Why not abolish this sinecure system forthwith? Unfortunately, the very rules that protect a professor's freedom to stagnate--thereby diminishing the academic freedom of his students--are also the rules that safeguard professors who advocate unpopular ideas or pursue controversial research.

During World War I, scores of U.S. professors were fired for failure to follow patriotic orthodoxy. During the McCarthy era, tenure rules helped prevent reprisals, though not entirely. Today, unfair firing is quite difficult. Typically, young teachers get up to seven-year probationary appointments; after six years, a departmental committee reviews each newcomer's work and recommends that he either be let go or "given tenure"--re-hired on a permanent basis.

Bargain Price. After that, he can be fired, but only for compelling reasons such as flagrant incompetence, moral turpitude or his college's dire financial straits. The college must present formal charges, usually before a jury-like panel of the professor's colleagues. The rules are enforced by the American Association of University Professors, which threatens to put violating colleges on a "censured" list that warns other professors to avoid working at the blackballed institutions.

Because the Supreme Court now holds that academic freedom of speech and opinion is a constitutional right, critics argue that tenure is no longer necessary. But professors often need all the defending they can get, particularly at small or politically pressured institutions. Last month the A.A.U.P. added five colleges to its censured list for ousting professors who became involved in local controversies. In addition, some job security is important in any profession. Says University of Wisconsin Political Science Professor David Fellman, a former A.A.U.P. president: "Protecting a few incompetents is a price well worth paying for the great number of good people who also are protected."

Club Protection. The trouble is that more than a few incompetents are involved. During a decade when professors I were in short supply, recruiters offered tenure on such a scale that many campuses are now afflicted with an supply of drones who refuse to make way for younger, more dynamic teachers. The result irks students, to say nothing of diverting tight funds to pay deadwood profs who occasionally neglect their teaching while growing rich on consulting fees. To make matters worse, many administrators are loath to press charges; even when they do, faculty members hesitate to crack down on fellow members of their club.
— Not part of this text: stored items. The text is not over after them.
### src/fgs_pkg.sv
`timescale 1ns / 1ps
// ============================================================================
// fgs_pkg - shared types and constants of the fuzzy gain scheduler
// Rule tables, level register defaults, register indexes and the word
// types that travel between the front end, the queue and the back end.
// ============================================================================
package fgs_pkg;

  localparam int LEVEL_W    = 10;
  localparam int NUM_LEVELS = 4;
  localparam int CORNERS    = 4;
  localparam int OUT_W      = 18;
  localparam int CFG_IDX_W  = 3;
  localparam int GRID_N     = 7;

  localparam logic [OUT_W-1:0] OUT_MAX  = 18'h3FFFF;
  localparam logic [2:0]       CELL_MAX = 3'd5;

  // Queue between the front and the back end.
  localparam int QUEUE_DEPTH = 2;
  localparam int QPTR_W      = 1;
  localparam int QCNT_W      = 2;

  // Configuration register indexes.
  localparam logic [CFG_IDX_W-1:0] REG_KP_ZERO  = 3'd0;
  localparam logic [CFG_IDX_W-1:0] REG_KP_ONE   = 3'd1;
  localparam logic [CFG_IDX_W-1:0] REG_KP_TWO   = 3'd2;
  localparam logic [CFG_IDX_W-1:0] REG_KP_THREE = 3'd3;
  localparam logic [CFG_IDX_W-1:0] REG_KD_ZERO  = 3'd4;
  localparam logic [CFG_IDX_W-1:0] REG_KD_ONE   = 3'd5;
  localparam logic [CFG_IDX_W-1:0] REG_KD_TWO   = 3'd6;
  localparam logic [CFG_IDX_W-1:0] REG_KD_THREE = 3'd7;

  typedef logic [LEVEL_W-1:0]                  fgs_level_t;
  typedef logic [NUM_LEVELS-1:0][LEVEL_W-1:0]  fgs_levels_t;

  // Level codes of the four corners, corner k = 2*row_step + col_step.
  typedef struct packed {
    logic [CORNERS-1:0][1:0] kp;
    logic [CORNERS-1:0][1:0] kd;
  } fgs_codes_t;

  localparam fgs_levels_t KP_LEVEL_RESET = {10'd240, 10'd160, 10'd80, 10'd0};
  localparam fgs_levels_t KD_LEVEL_RESET = {10'd600, 10'd400, 10'd200, 10'd0};

  // Rule tables: row follows the error axis, column the rate axis.
  localparam logic [1:0] KP_RULES [0:GRID_N-1][0:GRID_N-1] = '{
    '{2'd3, 2'd3, 2'd3, 2'd3, 2'd3, 2'd3, 2'd3},
    '{2'd2, 2'd2, 2'd2, 2'd2, 2'd2, 2'd2, 2'd2},
    '{2'd1, 2'd1, 2'd1, 2'd1, 2'd1, 2'd1, 2'd1},
    '{2'd1, 2'd1, 2'd0, 2'd1, 2'd0, 2'd1, 2'd1},
    '{2'd0, 2'd0, 2'd1, 2'd0, 2'd0, 2'd1, 2'd0},
    '{2'd0, 2'd1, 2'd0, 2'd1, 2'd0, 2'd0, 2'd2},
    '{2'd3, 2'd3, 2'd3, 2'd3, 2'd3, 2'd3, 2'd3}
  };

  localparam logic [1:0] KD_RULES [0:GRID_N-1][0:GRID_N-1] = '{
    '{2'd3, 2'd3, 2'd3, 2'd2, 2'd2, 2'd2, 2'd2},
    '{2'd2, 2'd2, 2'd2, 2'd1, 2'd1, 2'd1, 2'd1},
    '{2'd1, 2'd1, 2'd2, 2'd1, 2'd1, 2'd2, 2'd1},
    '{2'd1, 2'd1, 2'd0, 2'd1, 2'd0, 2'd1, 2'd1},
    '{2'd1, 2'd1, 2'd0, 2'd0, 2'd0, 2'd1, 2'd1},
    '{2'd2, 2'd2, 2'd1, 2'd0, 2'd1, 2'd1, 2'd1},
    '{2'd3, 2'd3, 2'd3, 2'd3, 2'd2, 2'd3, 2'd2}
  };

endpackage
Tenure review committees are all too well aware that the people who most deserve ousting are those who will have the greatest trouble finding jobs elsewhere. Says Sanford H. Kadish, a law professor at Berkeley and the A.A.U.P.'s current president: "Seven to ten years after a man gets tenure, he has kids in school, he has a house. Forcing him to find another job is not just."

One remedy is simply to limit tenure to perhaps 50% of any faculty, compared with the usual two-thirds to three-fourths who enjoy it now. To that end, some institutions have quit awarding tenure to anyone until their fogies retire, sometimes with the lure of hefty severance pay. The University of Wisconsin's new Green Bay campus is trying a more profound idea: in addition to regular faculty members it hires "lecturers" who agree to waive tenure in exchange for the salary of a full professor.

Peer Pressure. Another approach is to make sure that tenured professors keep working productively. At the University of Utah, for example, Law Professor Arvo Van Alstyne is completing a study of tenure that is expected to propose a new code of faculty performance standards, periodic reviews by a faculty committee to check performance, and a top-level ombudsman to hear student complaints of bad teaching. Even if laggard professors could not be fired, they might be required to take refresher courses. Says B.U. President Silber: "One of the most severe penalties you can impose on a faculty member is the intellectual disapprobation of his colleagues."

Other critics say that such reforms will fail unless backed up with believable threats to fire professors who do not shape up. One proposal: give all faculty members contracts for three-to seven-year terms, renewable only if they stay at the top of their form. Massachusetts' Hampshire College is trying such a system; Maryland's St. John's College has used one for years.

On balance, a total abolition of tenure seems unlikely and perhaps undesirable. Says Utah's Van Alstyne: "If tenure is done away with, particularly in the present political climate, the universities may be destroyed. But we must have tenure with accountability, or the people won't stand for it." Mindful of the current financial squeeze, one college president noted at a recent meeting: "Faculties are going to have to go along with modern management procedures, or they'll be arguing about it not in the faculty lounge but in some unemployment line."